`src/moxie_isa_pkg.sv`:
```
// command word encoding for the register-access core
// one 16-bit word per command, opcode in the top nibble
// opcodes 12 to 15 are not decoded and behave as nop
// immediate form is used only by ldi and inc
`default_nettype none

package moxie_isa_pkg;

  // register file geometry
  localparam int NUM_REGS = 16;

  typedef logic [3:0] reg_idx_t;

  // fixed roles of the first two registers
  localparam reg_idx_t FP_IDX = 4'd0;
  localparam reg_idx_t SP_IDX = 4'd1;

  typedef enum logic [3:0] {
    OP_NOP  = 4'd0,
    OP_MOV  = 4'd1,
    OP_ADD  = 4'd2,
    OP_SUB  = 4'd3,
    OP_AND  = 4'd4,
    OP_OR   = 4'd5,
    OP_XOR  = 4'd6,
    OP_LDI  = 4'd7,
    OP_INC  = 4'd8,
    OP_PUSH = 4'd9,
    OP_POP  = 4'd10,
    OP_OUT  = 4'd11
  } opcode_e;

  // register form: two register operands
  typedef struct packed {
    opcode_e    opcode;
    reg_idx_t   ra;
    reg_idx_t   rb;
    logic [3:0] unused;
  } cmd_reg_t;

  // immediate form: ra plus an 8-bit immediate
  typedef struct packed {
    opcode_e    opcode;
    reg_idx_t   ra;
    logic [7:0] imm;
  } cmd_imm_t;

  typedef union packed {
    cmd_reg_t rform;
    cmd_imm_t iform;
  } cmd_word_u;

  function automatic logic cmd_is_imm(opcode_e op);
    return (op == OP_LDI) || (op == OP_INC);
  endfunction

endpackage

`default_nettype wire

```
`src/moxie_dp_pkg.sv`:
```
// datapath records shared by the issue stage and the units
// stack pointer is a byte address, word aligned
// only sp bits 7..2 index the stack memory, higher bits are ignored
`default_nettype none

package moxie_dp_pkg;

  import moxie_isa_pkg::*;

  // data word
  localparam int XLEN = 32;

  typedef logic [XLEN-1:0] word_t;

  // internal stack memory
  localparam int STACK_WORDS = 64;
  localparam int STACK_IDX_W = $clog2(STACK_WORDS);

  // record handed from issue to exactly one unit
  typedef struct packed {
    logic       valid;
    opcode_e    opcode;
    reg_idx_t   ra;
    reg_idx_t   rb;
    logic [7:0] imm;
  } issue_t;

  // register file write request
  typedef struct packed {
    logic     valid;
    reg_idx_t idx;
    word_t    data;
  } wb_req_t;

endpackage

`default_nettype wire

```
`src/moxie_regfile.sv`:
```
// 16 x 32 register file, two write ports and two registered read ports
// reads return the contents from before a same-edge write, no bypass
// write port 1 wins on an index clash, which issue never lets happen
// fp and sp taps are continuous views of entries 0 and 1
`timescale 1ns/1ps
`default_nettype none

module moxie_regfile
  import moxie_isa_pkg::*, moxie_dp_pkg::*;
(
  input  wire logic     clk_i,
  input  wire logic     arst_n_i,
  input  wire wb_req_t  wr0_i,
  input  wire wb_req_t  wr1_i,
  input  wire reg_idx_t rd_idx0_i,
  input  wire reg_idx_t rd_idx1_i,
  output word_t         rd_data0_o,
  output word_t         rd_data1_o,
  output word_t         fp_o,
  output word_t         sp_o
);

  word_t regs [NUM_REGS];

  // architectural state, cleared on reset
  always_ff @(posedge clk_i or negedge arst_n_i) begin
    if (!arst_n_i) begin
      for (int i = 0; i < NUM_REGS; i++) begin
        regs[i] <= '0;
      end
    end else begin
      if (wr0_i.valid) begin
        regs[wr0_i.idx] <= wr0_i.data;
      end
      // later assignment gives port 1 priority
      if (wr1_i.valid) begin
        regs[wr1_i.idx] <= wr1_i.data;
      end
    end
  end

  // operand registers
  always_ff @(posedge clk_i) begin
    rd_data0_o <= regs[rd_idx0_i];
    rd_data1_o <= regs[rd_idx1_i];
  end

  assign fp_o = regs[FP_IDX];
  assign sp_o = regs[SP_IDX];

endmodule

`default_nettype wire

```
`src/moxie_issue.sv`:
```
// issue stage: decode, scoreboard and stall
// a command is accepted when cmd_valid_i is high and stall_o is low
// read indices come straight from cmd_i so operands land one cycle later
// pending bits clear only on the write edge, so the read after that edge sees new data
`timescale 1ns/1ps
`default_nettype none

module moxie_issue
  import moxie_isa_pkg::*, moxie_dp_pkg::*;
(
  input  wire logic      clk_i,
  input  wire logic      arst_n_i,
  input  wire logic      cmd_valid_i,
  input  wire cmd_word_u cmd_i,
  input  wire logic      alu_hold_i,
  input  wire wb_req_t   wr0_i,
  input  wire wb_req_t   wr1_i,
  output logic           stall_o,
  output issue_t         alu_issue_o,
  output issue_t         stack_issue_o,
  output reg_idx_t       rd_idx0_o,
  output reg_idx_t       rd_idx1_o
);

  logic [NUM_REGS-1:0] pending_q;
  logic [NUM_REGS-1:0] rd_mask;
  logic [NUM_REGS-1:0] wr_mask;
  logic [NUM_REGS-1:0] clr_mask;
  logic                is_imm;
  logic                is_alu;
  logic                is_stack;
  logic                accept;
  issue_t              dec;

  assign is_imm = cmd_is_imm(cmd_i.rform.opcode);

  // both forms share opcode and ra, rb and imm depend on the form
  always_comb begin
    dec.valid  = 1'b1;
    dec.opcode = cmd_i.rform.opcode;
    dec.ra     = cmd_i.rform.ra;
    dec.rb     = is_imm ? FP_IDX : cmd_i.rform.rb;
    dec.imm    = is_imm ? cmd_i.iform.imm : 8'h00;
  end

  // unit selection plus read and write sets
  always_comb begin
    is_alu   = 1'b0;
    is_stack = 1'b0;
    rd_mask  = '0;
    wr_mask  = '0;
    case (dec.opcode)
      OP_MOV: begin
        is_alu          = 1'b1;
        rd_mask[dec.rb] = 1'b1;
        wr_mask[dec.ra] = 1'b1;
      end
      OP_ADD, OP_SUB, OP_AND, OP_OR, OP_XOR: begin
        is_alu          = 1'b1;
        rd_mask[dec.ra] = 1'b1;
        rd_mask[dec.rb] = 1'b1;
        wr_mask[dec.ra] = 1'b1;
      end
      OP_LDI: begin
        is_alu          = 1'b1;
        wr_mask[dec.ra] = 1'b1;
      end
      OP_INC: begin
        is_alu          = 1'b1;
        rd_mask[dec.ra] = 1'b1;
        wr_mask[dec.ra] = 1'b1;
      end
      OP_OUT: begin
        is_alu          = 1'b1;
        rd_mask[dec.ra] = 1'b1;
      end
      OP_PUSH: begin
        is_stack        = 1'b1;
        rd_mask[dec.ra] = 1'b1;
        rd_mask[SP_IDX] = 1'b1;
        wr_mask[SP_IDX] = 1'b1;
      end
      OP_POP: begin
        is_stack        = 1'b1;
        rd_mask[SP_IDX] = 1'b1;
        wr_mask[dec.ra] = 1'b1;
        wr_mask[SP_IDX] = 1'b1;
      end
      // nop and the undecoded codes touch nothing
      default: ;
    endcase
  end

  // hazard on any touched register, or the alu still holds a refused write
  assign stall_o   = cmd_valid_i && (|((rd_mask | wr_mask) & pending_q) || alu_hold_i);
  assign accept    = cmd_valid_i && !stall_o;
  assign rd_idx0_o = dec.ra;
  assign rd_idx1_o = dec.rb;

  always_comb begin
    clr_mask = '0;
    if (wr0_i.valid) clr_mask[wr0_i.idx] = 1'b1;
    if (wr1_i.valid) clr_mask[wr1_i.idx] = 1'b1;
  end

  always_ff @(posedge clk_i or negedge arst_n_i) begin
    if (!arst_n_i) begin
      pending_q     <= '0;
      alu_issue_o   <= '0;
      stack_issue_o <= '0;
    end else begin
      // set wins, though issue never sets a bit that is being cleared
      pending_q           <= (pending_q & ~clr_mask) | (accept ? wr_mask : '0);
      alu_issue_o         <= dec;
      alu_issue_o.valid   <= accept && is_alu;
      stack_issue_o       <= dec;
      stack_issue_o.valid <= accept && is_stack;
    end
  end

endmodule

`default_nettype wire

```
`src/moxie_alu_unit.sv`:
```
// alu unit, works in the cycle after issue on registered operands
// opa is ra's value, opb is rb's value
// a refused write sits in a one-entry hold and asks again each cycle
// hold_o is high in the refused cycle too, so issue stalls right away
`timescale 1ns/1ps
`default_nettype none

module moxie_alu_unit
  import moxie_isa_pkg::*, moxie_dp_pkg::*;
(
  input  wire logic   clk_i,
  input  wire logic   arst_n_i,
  input  wire issue_t issue_i,
  input  wire word_t  opa_i,
  input  wire word_t  opb_i,
  input  wire logic   gnt_i,
  output wb_req_t     wb_req_o,
  output logic        hold_o,
  output word_t       result_o,
  output logic        result_valid_o
);

  word_t   result;
  logic    writes;
  wb_req_t fresh_req;
  wb_req_t hold_q;
  logic    hold_valid_q;

  always_comb begin
    result = opa_i;
    writes = 1'b1;
    case (issue_i.opcode)
      OP_MOV: result = opb_i;
      OP_ADD: result = opa_i + opb_i;
      OP_SUB: result = opa_i - opb_i;
      OP_AND: result = opa_i & opb_i;
      OP_OR:  result = opa_i | opb_i;
      OP_XOR: result = opa_i ^ opb_i;
      // immediate zero-extended
      OP_LDI: result = word_t'(issue_i.imm);
      OP_INC: result = opa_i + word_t'(issue_i.imm);
      // out and the rest write nothing
      default: writes = 1'b0;
    endcase
  end

  assign fresh_req = '{valid: issue_i.valid && writes, idx: issue_i.ra, data: result};

  // a held request goes first, issue keeps new ones out meanwhile
  assign wb_req_o = hold_valid_q ? hold_q : fresh_req;
  assign hold_o   = wb_req_o.valid && !gnt_i;

  always_ff @(posedge clk_i or negedge arst_n_i) begin
    if (!arst_n_i) begin
      hold_valid_q <= 1'b0;
    end else begin
      hold_valid_q <= hold_o;
    end
  end

  always_ff @(posedge clk_i) begin
    if (hold_o) begin
      hold_q <= wb_req_o;
    end
  end

  // out shows ra for exactly the issue cycle
  assign result_o       = opa_i;
  assign result_valid_o = issue_i.valid && (issue_i.opcode == OP_OUT);

endmodule

`default_nettype wire

```
`src/moxie_stack_unit.sv`:
```
// stack unit with a private 64-word stack memory
// push: sp -= 4 and store ra at the new sp, both in cycle 1
// pop: read at sp in cycle 1, write ra and sp += 4 in cycle 2
// sp above 8 bits wraps in the memory, pop into sp is undefined
`timescale 1ns/1ps
`default_nettype none

module moxie_stack_unit
  import moxie_isa_pkg::*, moxie_dp_pkg::*;
(
  input  wire logic   clk_i,
  input  wire logic   arst_n_i,
  input  wire issue_t issue_i,
  input  wire word_t  opa_i,
  input  wire word_t  sp_i,
  input  wire logic   gnt_i,
  output wb_req_t     wb_req_o,
  output wb_req_t     sp_wr_o
);

  word_t                  stack_mem [STACK_WORDS];
  word_t                  sp_dec;
  word_t                  sp_inc;
  logic                   push_s1;
  logic                   pop_s1;
  logic [STACK_IDX_W-1:0] push_idx;
  logic [STACK_IDX_W-1:0] pop_idx;
  logic                   pop_valid_q;
  reg_idx_t               pop_ra_q;
  word_t                  pop_data_q;

  assign push_s1 = issue_i.valid && (issue_i.opcode == OP_PUSH);
  assign pop_s1  = issue_i.valid && (issue_i.opcode == OP_POP);

  assign sp_dec   = sp_i - word_t'(4);
  assign sp_inc   = sp_i + word_t'(4);
  // word index from the byte address
  assign push_idx = sp_dec[STACK_IDX_W+1:2];
  assign pop_idx  = sp_i[STACK_IDX_W+1:2];

  always_ff @(posedge clk_i) begin
    if (push_s1) begin
      stack_mem[push_idx] <= opa_i;
    end
    if (pop_s1) begin
      pop_data_q <= stack_mem[pop_idx];
      pop_ra_q   <= issue_i.ra;
    end
  end

  // pop write-back stays up until granted
  always_ff @(posedge clk_i or negedge arst_n_i) begin
    if (!arst_n_i) begin
      pop_valid_q <= 1'b0;
    end else begin
      pop_valid_q <= pop_s1 || (pop_valid_q && !gnt_i);
    end
  end

  assign wb_req_o = '{valid: pop_valid_q, idx: pop_ra_q, data: pop_data_q};

  // sp port is private, push and pop never overlap since sp is pending
  always_comb begin
    sp_wr_o = '{valid: 1'b0, idx: SP_IDX, data: sp_dec};
    if (push_s1) begin
      sp_wr_o.valid = 1'b1;
    end else if (pop_valid_q && gnt_i) begin
      // sp moves together with the popped register
      sp_wr_o.valid = 1'b1;
      sp_wr_o.data  = sp_inc;
    end
  end

endmodule

`default_nettype wire

```
`src/moxie_wb_arbiter.sv`:
```
// write port 0 arbiter, stack unit over alu unit
// purely combinational, the loser keeps its own request
`timescale 1ns/1ps
`default_nettype none

module moxie_wb_arbiter
  import moxie_dp_pkg::*;
(
  input  wire wb_req_t stack_req_i,
  input  wire wb_req_t alu_req_i,
  output logic         stack_gnt_o,
  output logic         alu_gnt_o,
  output wb_req_t      wr_o
);

  // fixed priority
  assign stack_gnt_o = stack_req_i.valid;
  assign alu_gnt_o   = alu_req_i.valid && !stack_req_i.valid;

  // winner drives the port, idle when nobody asks
  always_comb begin
    if (stack_gnt_o) begin
      wr_o = stack_req_i;
    end else begin
      wr_o       = alu_req_i;
      wr_o.valid = alu_gnt_o;
    end
  end

endmodule

`default_nettype wire

```
`src/moxie_regs_top.sv`:
```
// register-access core top level
// source must hold cmd_i while stall_o is high
// latency varies with write-back collisions, use out or the taps to observe
`timescale 1ns/1ps
`default_nettype none

module moxie_regs_top
  import moxie_isa_pkg::*, moxie_dp_pkg::*;
(
  input  wire logic      clk_i,
  input  wire logic      arst_n_i,
  input  wire logic      cmd_valid_i,
  input  wire cmd_word_u cmd_i,
  output logic           stall_o,
  output word_t          result_o,
  output logic           result_valid_o,
  output word_t          fp_o,
  output word_t          sp_o
);

  issue_t   alu_issue;
  issue_t   stack_issue;
  reg_idx_t rd_idx0;
  reg_idx_t rd_idx1;
  word_t    rd_data0;
  word_t    rd_data1;
  wb_req_t  alu_req;
  wb_req_t  stack_req;
  wb_req_t  wr0;
  wb_req_t  wr1;
  logic     alu_gnt;
  logic     stack_gnt;
  logic     alu_hold;

  moxie_issue u_issue (
    .clk_i         (clk_i),
    .arst_n_i      (arst_n_i),
    .cmd_valid_i   (cmd_valid_i),
    .cmd_i         (cmd_i),
    .alu_hold_i    (alu_hold),
    .wr0_i         (wr0),
    .wr1_i         (wr1),
    .stall_o       (stall_o),
    .alu_issue_o   (alu_issue),
    .stack_issue_o (stack_issue),
    .rd_idx0_o     (rd_idx0),
    .rd_idx1_o     (rd_idx1)
  );

  moxie_regfile u_regfile (
    .clk_i      (clk_i),
    .arst_n_i   (arst_n_i),
    .wr0_i      (wr0),
    .wr1_i      (wr1),
    .rd_idx0_i  (rd_idx0),
    .rd_idx1_i  (rd_idx1),
    .rd_data0_o (rd_data0),
    .rd_data1_o (rd_data1),
    .fp_o       (fp_o),
    .sp_o       (sp_o)
  );

  moxie_alu_unit u_alu (
    .clk_i          (clk_i),
    .arst_n_i       (arst_n_i),
    .issue_i        (alu_issue),
    .opa_i          (rd_data0),
    .opb_i          (rd_data1),
    .gnt_i          (alu_gnt),
    .wb_req_o       (alu_req),
    .hold_o         (alu_hold),
    .result_o       (result_o),
    .result_valid_o (result_valid_o)
  );

  // stack operand is ra through read port 0
  moxie_stack_unit u_stack (
    .clk_i    (clk_i),
    .arst_n_i (arst_n_i),
    .issue_i  (stack_issue),
    .opa_i    (rd_data0),
    .sp_i     (sp_o),
    .gnt_i    (stack_gnt),
    .wb_req_o (stack_req),
    .sp_wr_o  (wr1)
  );

  moxie_wb_arbiter u_wb_arb (
    .stack_req_i (stack_req),
    .alu_req_i   (alu_req),
    .stack_gnt_o (stack_gnt),
    .alu_gnt_o   (alu_gnt),
    .wr_o        (wr0)
  );

endmodule

`default_nettype wire

```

__________________________________________________

What you are asked to do: If a line in the material above holds "exactly", copy it.

Response box:
  // record handed from issue to exactly one unit
  // out shows ra for exactly the issue cycle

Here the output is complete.